*** Source material ***

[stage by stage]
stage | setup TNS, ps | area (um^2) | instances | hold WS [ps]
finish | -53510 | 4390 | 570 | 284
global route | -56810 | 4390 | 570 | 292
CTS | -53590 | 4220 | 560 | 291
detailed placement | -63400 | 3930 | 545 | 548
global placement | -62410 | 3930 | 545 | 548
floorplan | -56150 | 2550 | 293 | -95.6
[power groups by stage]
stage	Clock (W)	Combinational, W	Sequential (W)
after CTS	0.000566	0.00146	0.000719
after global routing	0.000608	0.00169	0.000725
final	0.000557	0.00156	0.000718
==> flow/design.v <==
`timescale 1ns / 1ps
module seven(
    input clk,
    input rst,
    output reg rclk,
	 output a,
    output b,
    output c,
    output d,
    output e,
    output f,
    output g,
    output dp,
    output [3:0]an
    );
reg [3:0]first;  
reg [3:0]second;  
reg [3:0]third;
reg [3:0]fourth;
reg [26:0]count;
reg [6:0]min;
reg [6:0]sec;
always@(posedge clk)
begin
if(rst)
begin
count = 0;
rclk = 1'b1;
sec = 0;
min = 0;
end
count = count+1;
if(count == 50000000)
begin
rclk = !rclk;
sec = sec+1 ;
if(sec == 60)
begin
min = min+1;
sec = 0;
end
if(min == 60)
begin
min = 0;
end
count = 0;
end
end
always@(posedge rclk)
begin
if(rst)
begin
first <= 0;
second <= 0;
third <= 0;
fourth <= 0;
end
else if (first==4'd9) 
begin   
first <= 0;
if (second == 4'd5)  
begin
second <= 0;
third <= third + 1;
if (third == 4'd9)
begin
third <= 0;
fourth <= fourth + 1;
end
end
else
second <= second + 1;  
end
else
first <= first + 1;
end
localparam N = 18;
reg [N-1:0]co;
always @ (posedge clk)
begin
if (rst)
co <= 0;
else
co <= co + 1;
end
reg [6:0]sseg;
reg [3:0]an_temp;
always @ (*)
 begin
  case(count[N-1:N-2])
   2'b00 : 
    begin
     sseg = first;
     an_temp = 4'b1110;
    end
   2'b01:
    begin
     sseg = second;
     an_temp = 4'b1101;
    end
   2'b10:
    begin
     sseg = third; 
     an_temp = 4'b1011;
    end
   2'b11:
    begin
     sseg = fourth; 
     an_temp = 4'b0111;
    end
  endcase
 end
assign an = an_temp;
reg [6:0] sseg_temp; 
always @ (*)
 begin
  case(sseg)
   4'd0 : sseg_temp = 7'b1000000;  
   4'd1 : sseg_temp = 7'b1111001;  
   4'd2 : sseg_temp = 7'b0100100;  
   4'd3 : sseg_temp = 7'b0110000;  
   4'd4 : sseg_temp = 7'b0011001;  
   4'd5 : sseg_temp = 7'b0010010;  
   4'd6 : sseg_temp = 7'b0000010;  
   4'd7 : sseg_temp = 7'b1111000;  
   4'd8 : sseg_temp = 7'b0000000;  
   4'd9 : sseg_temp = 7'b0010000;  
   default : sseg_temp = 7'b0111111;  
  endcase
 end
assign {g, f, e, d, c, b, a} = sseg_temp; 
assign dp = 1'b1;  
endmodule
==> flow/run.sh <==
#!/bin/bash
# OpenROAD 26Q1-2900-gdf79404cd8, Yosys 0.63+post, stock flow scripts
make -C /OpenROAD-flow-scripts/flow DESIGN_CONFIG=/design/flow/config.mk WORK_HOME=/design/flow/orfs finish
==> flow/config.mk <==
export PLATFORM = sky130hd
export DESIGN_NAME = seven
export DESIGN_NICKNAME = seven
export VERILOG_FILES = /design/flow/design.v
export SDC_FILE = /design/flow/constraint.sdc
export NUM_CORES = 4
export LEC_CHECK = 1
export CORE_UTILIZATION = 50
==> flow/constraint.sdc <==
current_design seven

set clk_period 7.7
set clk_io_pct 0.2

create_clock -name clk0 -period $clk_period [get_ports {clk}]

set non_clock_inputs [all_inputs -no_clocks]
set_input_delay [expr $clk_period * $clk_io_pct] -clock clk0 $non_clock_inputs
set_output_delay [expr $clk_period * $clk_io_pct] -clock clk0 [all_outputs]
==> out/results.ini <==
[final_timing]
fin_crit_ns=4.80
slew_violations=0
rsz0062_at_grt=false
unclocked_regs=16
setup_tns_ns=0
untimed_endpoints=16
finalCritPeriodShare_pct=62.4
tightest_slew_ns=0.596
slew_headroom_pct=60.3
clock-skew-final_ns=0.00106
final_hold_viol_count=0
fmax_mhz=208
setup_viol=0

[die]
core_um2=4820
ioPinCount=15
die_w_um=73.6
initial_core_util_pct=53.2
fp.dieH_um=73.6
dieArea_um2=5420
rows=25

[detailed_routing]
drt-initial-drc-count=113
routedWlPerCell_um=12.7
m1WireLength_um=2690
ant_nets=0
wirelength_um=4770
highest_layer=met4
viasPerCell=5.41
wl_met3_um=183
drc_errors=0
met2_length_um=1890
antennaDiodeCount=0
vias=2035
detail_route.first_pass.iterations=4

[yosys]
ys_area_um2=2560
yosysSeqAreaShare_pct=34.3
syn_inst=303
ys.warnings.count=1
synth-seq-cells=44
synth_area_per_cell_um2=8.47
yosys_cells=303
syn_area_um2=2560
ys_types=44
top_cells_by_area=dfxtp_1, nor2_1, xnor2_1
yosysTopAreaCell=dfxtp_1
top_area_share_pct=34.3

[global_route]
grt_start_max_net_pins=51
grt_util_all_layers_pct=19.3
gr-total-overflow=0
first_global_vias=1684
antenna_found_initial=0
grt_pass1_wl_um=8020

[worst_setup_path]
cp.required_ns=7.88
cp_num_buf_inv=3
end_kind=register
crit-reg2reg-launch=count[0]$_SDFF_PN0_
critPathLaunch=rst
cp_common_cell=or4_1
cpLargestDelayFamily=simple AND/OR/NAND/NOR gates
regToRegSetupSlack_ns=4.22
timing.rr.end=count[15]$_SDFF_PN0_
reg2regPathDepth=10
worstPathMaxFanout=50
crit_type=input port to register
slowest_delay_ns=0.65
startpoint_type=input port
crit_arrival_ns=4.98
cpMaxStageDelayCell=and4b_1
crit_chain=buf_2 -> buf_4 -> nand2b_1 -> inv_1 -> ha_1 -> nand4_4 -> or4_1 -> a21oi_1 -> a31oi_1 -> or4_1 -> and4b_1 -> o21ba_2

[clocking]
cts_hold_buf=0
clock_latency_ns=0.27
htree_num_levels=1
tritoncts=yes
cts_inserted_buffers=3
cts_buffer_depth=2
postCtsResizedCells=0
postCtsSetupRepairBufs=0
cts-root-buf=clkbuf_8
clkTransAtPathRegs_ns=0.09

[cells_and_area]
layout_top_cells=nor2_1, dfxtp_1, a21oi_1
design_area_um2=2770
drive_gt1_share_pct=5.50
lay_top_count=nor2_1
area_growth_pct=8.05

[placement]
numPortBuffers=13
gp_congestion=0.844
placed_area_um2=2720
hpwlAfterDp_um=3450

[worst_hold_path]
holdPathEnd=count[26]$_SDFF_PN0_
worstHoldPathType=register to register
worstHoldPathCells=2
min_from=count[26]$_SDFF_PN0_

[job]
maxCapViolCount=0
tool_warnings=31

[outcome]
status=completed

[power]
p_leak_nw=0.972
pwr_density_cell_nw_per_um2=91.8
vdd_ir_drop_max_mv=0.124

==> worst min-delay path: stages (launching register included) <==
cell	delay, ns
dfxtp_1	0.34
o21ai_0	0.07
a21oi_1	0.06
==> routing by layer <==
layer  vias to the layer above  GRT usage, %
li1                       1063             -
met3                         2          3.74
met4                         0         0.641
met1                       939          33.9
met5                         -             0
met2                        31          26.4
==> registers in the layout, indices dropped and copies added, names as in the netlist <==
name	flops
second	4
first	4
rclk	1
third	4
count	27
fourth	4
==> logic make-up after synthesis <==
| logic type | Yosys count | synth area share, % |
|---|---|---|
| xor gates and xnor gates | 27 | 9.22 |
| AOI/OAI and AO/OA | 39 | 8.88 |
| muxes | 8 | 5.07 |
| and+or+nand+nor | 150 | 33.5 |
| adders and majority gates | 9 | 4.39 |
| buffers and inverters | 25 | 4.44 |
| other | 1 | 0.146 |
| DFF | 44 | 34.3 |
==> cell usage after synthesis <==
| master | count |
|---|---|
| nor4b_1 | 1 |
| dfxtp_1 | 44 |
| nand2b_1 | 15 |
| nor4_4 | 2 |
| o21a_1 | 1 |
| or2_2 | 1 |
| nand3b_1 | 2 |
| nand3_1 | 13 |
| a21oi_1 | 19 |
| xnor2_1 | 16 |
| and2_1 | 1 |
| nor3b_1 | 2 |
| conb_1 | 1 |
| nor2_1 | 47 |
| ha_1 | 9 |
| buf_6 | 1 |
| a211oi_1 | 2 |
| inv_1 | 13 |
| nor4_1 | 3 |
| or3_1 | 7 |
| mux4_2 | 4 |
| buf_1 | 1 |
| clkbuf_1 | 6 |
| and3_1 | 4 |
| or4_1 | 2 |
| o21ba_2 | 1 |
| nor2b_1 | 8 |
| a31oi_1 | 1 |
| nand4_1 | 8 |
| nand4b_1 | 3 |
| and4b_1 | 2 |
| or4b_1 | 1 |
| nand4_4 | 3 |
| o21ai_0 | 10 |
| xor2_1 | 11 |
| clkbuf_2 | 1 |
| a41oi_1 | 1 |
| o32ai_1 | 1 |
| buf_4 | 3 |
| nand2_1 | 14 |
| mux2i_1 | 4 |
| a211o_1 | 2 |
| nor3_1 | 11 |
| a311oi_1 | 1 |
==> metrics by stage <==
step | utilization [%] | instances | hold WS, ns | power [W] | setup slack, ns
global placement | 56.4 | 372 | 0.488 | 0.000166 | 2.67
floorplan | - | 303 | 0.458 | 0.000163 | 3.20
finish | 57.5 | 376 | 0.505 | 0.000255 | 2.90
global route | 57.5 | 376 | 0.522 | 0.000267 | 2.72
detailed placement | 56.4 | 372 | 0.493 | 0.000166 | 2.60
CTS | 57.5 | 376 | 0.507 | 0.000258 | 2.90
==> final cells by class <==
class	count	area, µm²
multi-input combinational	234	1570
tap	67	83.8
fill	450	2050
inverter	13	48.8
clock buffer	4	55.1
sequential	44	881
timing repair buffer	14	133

*** End of Source material ***

Word for word, restate the lines above from the line containing "antenna_found_initial=0" through the line containing "cpLargestDelayFamily=simple AND/OR/NAND/NOR gates", with both included and nothing else.

Task output —
antenna_found_initial=0
grt_pass1_wl_um=8020

[worst_setup_path]
cp.required_ns=7.88
cp_num_buf_inv=3
end_kind=register
crit-reg2reg-launch=count[0]$_SDFF_PN0_
critPathLaunch=rst
cp_common_cell=or4_1
cpLargestDelayFamily=simple AND/OR/NAND/NOR gates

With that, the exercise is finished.